La tarde de octubre que noté un hueco profundo dentro de mí, y que vi cómo se rasgaban varias hojas de mi cuaderno, yo la pasé en el cine, viendo a una de esas mujeres a la que sin duda Carmen Alborch admiraba. La honda y sabia mirada de Glenn Close hizo que durante dos horas no pudiera olvidarme de la clásica y moderna que tuve la suerte de abrazar. La que siempre, incluso cuando ya el aliento parecía no llegar a sus pendientes de colores, me enseñó la alegría de vivir. Esa a la que hoy, pese a tanta tristeza, me agarro sabiendo que nos queda una larga tarea hasta conseguir que el feminismo sea declarado patrimonio inmaterial de la humanidad. Hoy más que nunca sé que debemos hacerlo por ella y por todas las mujeres que parecían habitar en sus grandes bolsillos de estrella.

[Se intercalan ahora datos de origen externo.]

===== src/rtl/fifo_cell_array.sv =====
// Token-ring FIFO storage: N_CELLS data cells with per-cell full bits, one-hot
// put/get tokens, registered read port and per-cell empty flags for the detector.
module fifo_cell_array #(
   parameter int N_CELLS    = 16,
   parameter int DATA_WIDTH = 8
) (
   input  logic                  clk,
   input  logic                  reset,
   input  logic                  req_put,
   input  logic [DATA_WIDTH-1:0] data_put,
   output logic                  full,
   input  logic                  req_get,
   output logic [DATA_WIDTH-1:0] data_get,
   output logic                  valid_get,
   output logic [N_CELLS-1:0]    e_o
);

   logic [N_CELLS-1:0]    r_full_bit;
   logic [N_CELLS-1:0]    r_put_tok;
   logic [N_CELLS-1:0]    r_get_tok;
   logic [DATA_WIDTH-1:0] r_data [N_CELLS];
   logic [DATA_WIDTH-1:0] r_data_get;
   logic                  r_valid_get;

   logic                  w_put_acc;
   logic                  w_get_acc;
   logic [N_CELLS-1:0]    w_set;
   logic [N_CELLS-1:0]    w_clr;
   logic [DATA_WIDTH-1:0] w_rd_data;

   // When both tokens sit on one cell, exactly one of put/get can be accepted,
   // so the set and clear masks never overlap.
   assign full      = |(r_put_tok & r_full_bit);
   assign w_put_acc = req_put & ~full;
   assign w_get_acc = req_get & (|(r_get_tok & r_full_bit));
   assign w_set     = w_put_acc ? r_put_tok : '0;
   assign w_clr     = w_get_acc ? r_get_tok : '0;

   always_comb begin
      w_rd_data = '0;
      for (int i = 0; i < N_CELLS; i++) begin
         if (r_get_tok[i]) begin
            w_rd_data = w_rd_data | r_data[i];
         end
      end
   end

   always_ff @(posedge clk or negedge reset) begin
      if (!reset) begin
         r_full_bit  <= '0;
         r_put_tok   <= N_CELLS'(1);
         r_get_tok   <= N_CELLS'(1);
         r_data_get  <= '0;
         r_valid_get <= 1'b0;
      end else begin
         r_full_bit  <= (r_full_bit | w_set) & ~w_clr;
         r_valid_get <= w_get_acc;
         if (w_put_acc) begin
            r_put_tok <= {r_put_tok[N_CELLS-2:0], r_put_tok[N_CELLS-1]};
         end
         if (w_get_acc) begin
            r_get_tok  <= {r_get_tok[N_CELLS-2:0], r_get_tok[N_CELLS-1]};
            r_data_get <= w_rd_data;
         end
      end
   end

   always_ff @(posedge clk or negedge reset) begin
      if (!reset) begin
         for (int i = 0; i < N_CELLS; i++) begin
            r_data[i] <= '0;
         end
      end else begin
         for (int i = 0; i < N_CELLS; i++) begin
            if (w_set[i]) begin
               r_data[i] <= data_put;
            end
         end
      end
   end

   assign data_get  = r_data_get;
   assign valid_get = r_valid_get;
   assign e_o       = ~r_full_bit;

endmodule


===== config.mk =====
export PLATFORM = sky130hd
export DESIGN_NAME = fifo_cell_array
export DESIGN_NICKNAME = d
export VERILOG_FILES = /design/src/rtl/fifo_cell_array.sv
export SDC_FILE = /design/constraint.sdc
export NUM_CORES = 1
export LEC_CHECK = 0
export CAP_MARGIN = 30
export CELL_PAD_IN_SITES_DETAIL_PLACEMENT = 1
export CELL_PAD_IN_SITES_GLOBAL_PLACEMENT = 2
export CORE_MARGIN = 2
export CORE_UTILIZATION = 35
export DETAILED_ROUTE_END_ITERATION = 6
export PLACE_DENSITY = 0.77
export SYNTH_ARGS = -nofsm -noshare
export SYNTH_HDL_FRONTEND = slang
export SYNTH_SLANG_ARGS = --single-unit

===== constraint.sdc =====
create_clock -name clk -period 3.75 [get_ports clk]
set_input_delay 0.75 -clock clk [delete_from_list [all_inputs] [get_ports clk]]
set_output_delay 0.75 -clock clk [all_outputs]
set_load 0.1 [all_outputs]

==> results of run 1 <==
logic make-up after synthesis:
logic type / Yosys count
flip-flops: 185
multiplexers: 152
AO/OA/AOI/OAI: 113
buffers and inverters: 57
AND/OR/NAND/NOR: 32
power by group through the flow:
stage               registers, W  logic [W]  clock network [W]
CTS                      0.00199  0.0000842            0.00188
finish                   0.00200  0.0000810            0.00184
detailed placement       0.00203  0.0000838                  0
floorplan                0.00203  0.0000147                  0
global route             0.00199  0.0000926            0.00196
global placement         0.00203  0.0000811                  0
state kept, by name, summed over array words and instances, names as in the netlist:
name and count:
r_full_bit 16, r_get_tok 16, valid_get 1, data_get 8
r_put_tok 16, r_data 128
worst max-delay path by stage:
stage,to,slack (ns)
after floorplan,full,1.38
after global placement,r_data[67],0.72
after detailed placement,r_data[70],0.68
after CTS,e_o[10],0.86
after global routing,e_o[10],0.84
final,e_o[15],0.86
layout make-up:
class | count | area (sq um)
Clock buffer | 20 | 456.7
Sequential cell | 185 | 4632
Tap cell | 280 | 350.3
Multi-Input combinational cell | 297 | 2913
Fill cell | 2247 | 12820
Inverter | 17 | 63.81
Clock inverter | 12 | 147.6
Timing Repair Buffer | 54 | 509.2
worst max-delay path, delay by kind of cell, from the launching register on:
family	cells	cell delay [ns]
DFF	1	0.42
buffers and inverters	2	1.29
per-layer routing:
layer	up-vias	global-route usage	share of wire
met2	186	0.3197	0.46
met5	-	0	0
met1	2724	0.2845	0.45
li1	2100	-	-
met4	0	0.08213	0.031
met3	47	0.04593	0.056
synth_stat cells:
library cell / instances / area [sq um]
and3_2: 5 / 37.54
a221oi_1: 34 / 297.8
dfrtp_1: 183 / 4579
a2bb2oi_1: 9 / 78.83
a21o_1: 9 / 67.56
nand3_1: 2 / 10.01
buf_6: 1 / 11.26
buf_1: 3 / 11.26
a21bo_2: 7 / 70.07
dfstp_2: 2 / 52.55
o21a_1: 1 / 7.510
nand2_1: 5 / 18.77
buf_2: 4 / 20.02
buf_8: 1 / 15.01
nand3_2: 7 / 70.07
buf_4: 7 / 52.55
and3_4: 1 / 11.26
inv_1: 17 / 63.81
and3_1: 3 / 18.77
nor4_4: 1 / 21.27
nand4_1: 8 / 50.05
clkbuf_1: 24 / 90.09
a22oi_1: 19 / 142.6
a22o_1: 34 / 297.8
mux2_2: 152 / 1712
per-stage QoR:
stage	total power (W)	util
floorplan	0.002048	-
global placement	0.002114	0.3868
detailed placement	0.002116	0.3868
CTS	0.003958	0.4144
global route	0.004046	0.4144
finish	0.003919	0.4144
==> qor.yml, run 1 <==
layout:
  areaGrowthSynthToFinish_pct: 16.20
  fin_nets: 584
  final_cell_mix: "dfrtp_1, mux2_2, clkdlybuf4s50_1"
  diodes: 0
  final_area_sq_um: 9072
  layout_commonest_cell: "dfrtp_1"
  final_cells: 865
  drive_gt1_frac: 0.3863
pwr:
  peakVddDrop_v: 0.0002001
  switchingPower_w: 0.0008279
  sw_frac_of_total: 0.2112
  p_clk_frac: 0.470
  power.leakage_nw: 4.483
  power_frac_comb: 0.021
  power_density_nw_per_um2: 432.0
  power_report.internal_total_w: 0.003091
  pwr-share-seq: 0.509
critical_path:
  cp-start-kind: "flip-flop"
  startpoint: "r_full_bit[15]"
  worstSetupEndpointType: "output port"
  crit_required_ns: 3.00
  cp_slowest_cell: "clkdlybuf4s50_1"
  crit_chain: "inv_1, clkdlybuf4s50_1"
  worst-endpoint-arrival_ns: 2.14
  path_max_fanout: 3
  max_stage_delay_ns: 1.15
  r2r_slack_ns: 0.96
  r2r_start: "r_full_bit[2]"
  worstReg2RegEnd: "r_data[64]"
  path_class: "reg2out"
  reg2reg_depth: 6
timing:
  rsz0062_at_grt: "false"
  fmax_mhz: 345.9
  min_period_over_period: 0.7709
  fin_worst_skew_ns: 0.01027
  hold_viol_final: 0
  maxSlewHeadroom: 0.3500
  fin_setup_tns_ns: 0
  hold_slack_ns: 0.3650
  maxSlewViolCount: 0
  period_needed_ns: 2.891
  setup_viol: 0
  worst_slack_ns: 0.8591
  worst_slew_pin_slew_ns: 0.9720
detailed_routing:
  wl_per_cell_um: 27.05
  ant_nets: 0
  viasPerCell: 5.846
  drcViolationCount: 0
  vias: 5057
  detail_route.first_pass.iterations: 5
  drt-total-wl_um: 23400
  drtIter0Drc: 372
global_routing:
  grt_pass1_wl_um: 36010
  antenna_found_initial: 0
  grt_pass1_vias: 5602
  grt_max_degree: 91
  track_usage: 0.2069
  grt_overflow: 0
die:
  dieHeight_um: 153.4
  fp.dieArea_sq_um: 23520
  ioPinCount: 38
  initial_core_util: 0.3567
  num_rows: 54
  die_x_um: 153.4
  core_area_sq_um: 21890
clock_tree:
  clkTransAtPathRegs_ns: 0.07
  cts.sinks: 185
  cts_tree: "done"
  post-cts-setup-buffer-count: 0
  cts_hold_buf: 0
  cts-root-buf: "clkbuf_16"
  clk_latency_ns: 0.43
  htree_levels: 4
  numCtsBuffers: 17
  cts_resized: 0
  cts.path.max_buffers: 2
place:
  placed_cell_area_sq_um: 8468
  hpwl_um: 14050
  place.gp.congestion: 0.8719
  place_inst: 833
  dp_slack_ns: 0.6811
  portBuffers: 37
status:
  status: "completed"
synth:
  syn-instance-count: 539
  ys_seq_elements: 185
  synthMuxAreaShare: 0.2192
  yosysSeqAreaShare: 0.5933
  synth_top_family_by_area: "multiplexers"
  syn-num-nets: 551
  synth-compound-area-share: 0.1232
  synth_xor_area_frac: 0
  syn_avg_cell_area_sq_um: 14.49
  ys.warnings.count: 0
  netlist_area_sq_um: 7807
  ys_types: 25
  yosys.area_share.adder: 0
  synth_simple_gate_area_frac: 0.03045
worst_hold_path:
  hp-class: "in2async"
job:
  max_cap_violations: 0
No activity file was read; power rests on OpenSTA's default activity.
==> inputs of run 2 (changes only) <==
==> constraint.sdc (replaced) <==
create_clock -name clk -period 2.9 [get_ports clk]
set_input_delay 0.58 -clock clk [delete_from_list [all_inputs] [get_ports clk]]
set_output_delay 0.58 -clock clk [all_outputs]
set_load 0.1 [all_outputs]
==> run 2 against run 1 <==
Flip-flop and latch count unchanged. First-iteration DRC count down 25%. Sequential share of layout area up 0.063 points. Largest cell class unchanged.
==> qor.yml, run 2 (synthesized netlist as in run 1, its figures left out) <==
pwr:
  power_density_nw_per_um2: 541.5
  peakVddDrop_v: 0.0003735
  p_clk_frac: 0.452
  power_report.internal_total_w: 0.003832
  pwr-share-seq: 0.526
  power_frac_comb: 0.022
  power.leakage_nw: 4.545
  power_w: 0.004906
  sw_frac_of_total: 0.2190
  switchingPower_w: 0.001075
global_routing:
  grt_pass1_wl_um: 35620
  grt_overflow: 0
  grt_busiest_layer: "met2"
  grt_max_degree: 66
  grt.met1_usage: 0.2786
  track_usage: 0.2057
  grt_pass1_vias: 5490
  antenna_found_initial: 0
  grtUsageMet3: 0.04281
  grtUsageMet2: 0.3295
layout:
  layout_commonest_cell: "dfrtp_1"
  largest_reg_flops: 128
  n_fill_cell: 2226
  final_cell_mix: "dfrtp_1, mux2_2, buf_4"
  drive_gt1_frac: 0.4343
  regArea_sq_um: 4632
  areaGrowthSynthToFinish_pct: 16.06
  final_util: 0.4139
  fin_nets: 594
  final_cells: 874
  regMostFlops: "r_data"
  multi_input_area_sq_um: 2913
  diodes: 0
die:
  core_area_sq_um: 21890
  die_x_um: 153.4
  fp.dieArea_sq_um: 23520
  num_rows: 54
  ioPinCount: 38
  dieHeight_um: 153.4
  initial_core_util: 0.3567
timing:
  maxSlewViolCount: 0
  rsz0062_at_grt: "false"
  hold_viol_final: 0
  fin_setup_tns_ns: 0
  worst_slack_ns: 0.3259
  fin_worst_skew_ns: 0.01166
  worst_slew_pin_slew_ns: 0.6549
  min_period_over_period: 0.8876
  maxSlewHeadroom: 0.5634
  period_needed_ns: 2.574
  setup_viol: 0
  fmax_mhz: 388.5
detailed_routing:
  detail_route.first_pass.iterations: 4
  drcViolationCount: 0
  drt-total-wl_um: 23570
  ant_nets: 0
  viasPerCell: 5.772
  vias: 5045
  drtIter0Drc: 278
  wl_per_cell_um: 26.96
clock_tree:
  cts_hold_buf: 0
  cts.sinks: 185
  cts-root-buf: "clkbuf_16"
  cts_tree: "done"
  post-cts-setup-buffer-count: 0
  cts.path.max_buffers: 2
  clk_latency_ns: 0.44
  clkTransAtPathRegs_ns: 0.07
  htree_levels: 4
  numCtsBuffers: 17
  cts_resized: 0
place:
  place.gp.congestion: 0.7750
  place_inst: 843
  hpwl_um: 14130
  dp_slack_ns: 0.5766
  portBuffers: 37
critical_path:
  worstSetupEndpointType: "output port"
  worst-endpoint-arrival_ns: 1.99
  path_class: "reg2out"
  r2r_slack_ns: 0.53
  path_max_fanout: 11
  crit_required_ns: 2.32
  cp-start-kind: "flip-flop"
job:
  max_cap_violations: 0
worst_hold_path:
  hp-class: "in2async"
status:
  status: "completed"
## run 2: cell types whose count changed in the layout (fill, tap and decap cells not counted), moves of 2 or more
| cell | delta |
|---|---|
| clkinv_2 | -3 |
| clkinv_4 | +2 |
| buf_12 | +2 |
| bufinv_16 | -2 |
| clkbuf_1 | +2 |
| clkdlybuf4s50_1 | -25 |
| buf_4 | +33 |
## run 2: routing by layer
| metal | part of all wire | vias up |
|---|---|---|
| met5 | 0 | - |
| met4 | 0.024 | 0 |
| met3 | 0.050 | 33 |
| met2 | 0.48 | 143 |
| met1 | 0.45 | 2752 |
| li1 | - | 2117 |
## run 2: cell type report
cell class,count,area share
clock buffer,22,0.05123
clock inverter,9,0.01008
inverter,17,0.007042
multi-input combinational,297,0.3215
sequential,185,0.5112
tap,280,0.03866
timing repair buffer,64,0.06034
## run 2: worst paths after layout
| kind | cells after the start | from | to |
|---|---|---|---|
| min in group clk | 1 | r_put_tok[5] | r_put_tok[5] |
| max reg2reg | 6 | r_put_tok[9] | r_data[20] |
| min | 1 | reset | r_get_tok[10] |
| max | 6 | r_put_tok[9] | full |
| min reg2reg | 1 | r_put_tok[5] | r_put_tok[5] |
| max in group asynchronous | 2 | reset | r_full_bit[13] |
## run 2: power groups by stage
stage | clock (W) | combinational (W) | sequential [W]
floorplan | 0 | 0.0000190 | 0.00263
global placement | 0 | 0.000105 | 0.00263
detailed placement | 0 | 0.000110 | 0.00263
CTS | 0.00227 | 0.000110 | 0.00258
global route | 0.00238 | 0.000121 | 0.00258
finish | 0.00222 | 0.000107 | 0.00258
## run 2: stage by stage
stage	hold slack, ns	instance area (sq um)
after global routing	0.1643	9061
final	0.1369	9061
after floorplan	0.2844	7807
after detailed placement	0.4870	8506
after CTS	0.1497	9061
after global placement	0.4802	8486
## run 2: worst max-delay path, stage by stage, from the launching register on
cell,delay [ns]
dfrtp_1,0.42
a22oi_1,0.23
nand2_1,0.13
nor4_4,0.30
buf_4,0.23
inv_1,0.09
buf_12,0.17
==> inputs of run 3 (changes only) <==
--- a/config.mk
+++ b/config.mk
@@ -8,7 +8,7 @@
 export CAP_MARGIN = 30
 export CELL_PAD_IN_SITES_DETAIL_PLACEMENT = 1
 export CELL_PAD_IN_SITES_GLOBAL_PLACEMENT = 2
-export CORE_MARGIN = 2
+export CORE_MARGIN = 4
 export CORE_UTILIZATION = 35
 export DETAILED_ROUTE_END_ITERATION = 6
 export PLACE_DENSITY = 0.77
==> run 3 against run 2 <==
Non-clock buffer count fell by 4. Sequential power is essentially flat. Clock-buffer cell count up 2. Critical path depth unchanged. Flip-flop and latch count unchanged. Clock skew about the same. Global-route usage down 1.0 points. Clock power is 5% higher. Sequential share of layout area is essentially flat. Combinational power up 4%. Die area increased by 5.3%. Routed wire length rose by 0.23%. Critical endpoint unchanged. Largest power group unchanged.
==> qor.yml, run 3 (synthesized netlist as in run 1, its figures left out) <==
detailed_routing:
  drcViolationCount: 0
  vias: 5063
  drt-total-wl_um: 23620
  drtIter0Drc: 386
  wl_per_cell_um: 27.12
  detail_route.first_pass.iterations: 5
  viasPerCell: 5.813
  ant_nets: 0
global_routing:
  track_usage: 0.1955
  grt_pass1_wl_um: 35160
  grt_overflow: 0
  antenna_found_initial: 0
  grt_max_degree: 68
  grt_pass1_vias: 5376
clock_tree:
  cts.sinks: 185
  cts_resized: 0
  htree_levels: 4
  post-cts-setup-buffer-count: 0
  cts_tree: "done"
  cts.path.max_buffers: 2
  cts-root-buf: "clkbuf_16"
  clk_latency_ns: 0.43
  cts_hold_buf: 0
  clkTransAtPathRegs_ns: 0.07
  numCtsBuffers: 17
layout:
  layout_commonest_cell: "dfrtp_1"
  final_cells: 871
  areaGrowthSynthToFinish_pct: 16.15
  drive_gt1_frac: 0.4298
  n_fill_cell: 2224
  final_cell_mix: "dfrtp_1, mux2_2, buf_4"
  largest_reg_flops: 128
  regMostFlops: "r_data"
  fin_nets: 590
  diodes: 0
pwr:
  power_density_nw_per_um2: 552.2
  power_report.internal_total_w: 0.003939
  p_clk_frac: 0.463
  power.leakage_nw: 4.539
  pwr-share-seq: 0.515
  peakVddDrop_v: 0.0003247
  sw_frac_of_total: 0.2134
  power_w: 0.005008
  power_frac_comb: 0.022
  switchingPower_w: 0.001069
die:
  core_area_sq_um: 21890
  dieHeight_um: 157.4
  fp.dieArea_sq_um: 24760
  die_x_um: 157.4
  ioPinCount: 38
  num_rows: 54
  initial_core_util: 0.3567
place:
  place_inst: 839
  place.gp.congestion: 0.8723
  hpwl_um: 14560
  portBuffers: 37
timing:
  worst_slew_pin_slew_ns: 0.7229
  rsz0062_at_grt: "false"
  maxSlewHeadroom: 0.5180
  maxSlewViolCount: 0
  period_needed_ns: 2.584
  fmax_mhz: 387.0
  setup_viol: 0
  fin_setup_tns_ns: 0
  hold_viol_final: 0
  min_period_over_period: 0.8911
  fin_worst_skew_ns: 0.01208
worst_hold_path:
  hp-class: "in2async"
critical_path:
  path_max_fanout: 18
  cp-start-kind: "flip-flop"
  crit_required_ns: 2.32
  path_class: "reg2out"
  worst-endpoint-arrival_ns: 2.00
  worstSetupEndpointType: "output port"
status:
  status: "completed"
job:
  max_cap_violations: 0
## run 3: metrics by stage
step                      cell area, sq um  hold slack (ns)    util  worst slack [ns]
after floorplan                       7807           0.2844       -            0.6961
after global placement                8488           0.4780  0.3877            0.5764
after detailed placement              8488           0.4926  0.3877            0.5862
after CTS                             9069           0.1825  0.4143            0.3038
after global routing                  9069           0.1984  0.4143            0.2111
final                                 9069           0.1610  0.4143            0.3158
## run 3: critical path: stages (launching register included)
cell,delay (ns)
dfrtp_1,0.41
a22oi_1,0.23
nand2_1,0.12
nor4_4,0.26
buf_4,0.27
inv_1,0.11
buf_12,0.17
## run 3: worst paths after layout
path	startpoint	to	slack, ns	depth (start not counted)
min	reset	r_data[49]	0.16	1
min in group clk	r_data[19]	r_data[19]	0.51	1
min reg2reg	r_data[19]	r_data[19]	0.51	1
max in group asynchronous	reset	r_get_tok[0]	1.91	2
max	r_put_tok[9]	full	0.32	6
max reg2reg	r_put_tok[9]	r_data[7]	0.54	6
## run 3: metal layers
metal,global-route usage,routed length [um],vias up
li1,-,-,2116
met1,0.2660,10550,2745
met2,0.3120,11240,161
met3,0.03519,1112,41
met4,0.07620,726,0
met5,0,0,-
## run 3: power by group through the flow
stage               registers (W)  clock network (W)  logic (W)
detailed placement        0.00263                  0   0.000115
global route              0.00258            0.00246   0.000126
floorplan                 0.00263                  0  0.0000190
CTS                       0.00258            0.00235   0.000115
finish                    0.00258            0.00232   0.000111
global placement          0.00263                  0   0.000111
## run 3: layout make-up
cell class | instances | area [sq um] | area share
Sequential cell | 185 | 4632 | 0.5108
Tap cell | 280 | 350.3 | 0.03863
Clock inverter | 8 | 98.84 | 0.01090
Clock buffer | 24 | 481.7 | 0.05312
Timing Repair Buffer | 60 | 529.3 | 0.05836
Multi-Input combinational cell | 297 | 2913 | 0.3212
Inverter | 17 | 63.81 | 0.007036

Pese a esos huecos que vas sintiendo, los que irremediablemente nos va marcando el paso del tiempo, ambos compartimos la alegría, que diría la Alborch, de estar siempre abriendo puertas y dejándonos contagiar por nuevos aires. Supongo que también el feminismo tiene mucho que ver con eso. De ahí que me temo que este capítulo ha de quedarse necesariamente abierto, porque podríamos seguir sumando nombres que estoy seguro van a seguir alimentando tus días. Estoy seguro, además, de que alguna amiga se ha quedado en el tintero y hasta el último momento de nuestra conversación se te ocurrirán mujeres que contarme.